═════ RECORDS FOR THIS EXERCISE
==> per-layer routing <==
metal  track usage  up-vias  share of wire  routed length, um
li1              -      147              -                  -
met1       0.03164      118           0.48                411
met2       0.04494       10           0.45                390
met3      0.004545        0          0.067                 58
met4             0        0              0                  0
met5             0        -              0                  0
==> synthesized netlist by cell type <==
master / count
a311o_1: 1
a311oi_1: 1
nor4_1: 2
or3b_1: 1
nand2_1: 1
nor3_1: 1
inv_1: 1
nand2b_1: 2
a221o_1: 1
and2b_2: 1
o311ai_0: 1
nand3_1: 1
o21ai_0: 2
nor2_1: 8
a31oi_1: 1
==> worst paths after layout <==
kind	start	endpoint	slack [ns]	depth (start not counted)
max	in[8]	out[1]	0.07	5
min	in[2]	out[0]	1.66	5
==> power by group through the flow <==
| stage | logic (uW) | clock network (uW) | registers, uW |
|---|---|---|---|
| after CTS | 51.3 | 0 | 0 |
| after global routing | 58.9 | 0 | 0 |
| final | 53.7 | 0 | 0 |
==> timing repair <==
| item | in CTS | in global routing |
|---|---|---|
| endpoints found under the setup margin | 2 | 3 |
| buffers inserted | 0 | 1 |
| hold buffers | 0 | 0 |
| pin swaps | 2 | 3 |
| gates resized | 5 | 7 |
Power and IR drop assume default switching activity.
══════════
» EXERCISE INSTRUCTIONS:
Say how many lines above include "buffers", please, and nothing else.

» RESPONSE TO THIS TASK:
2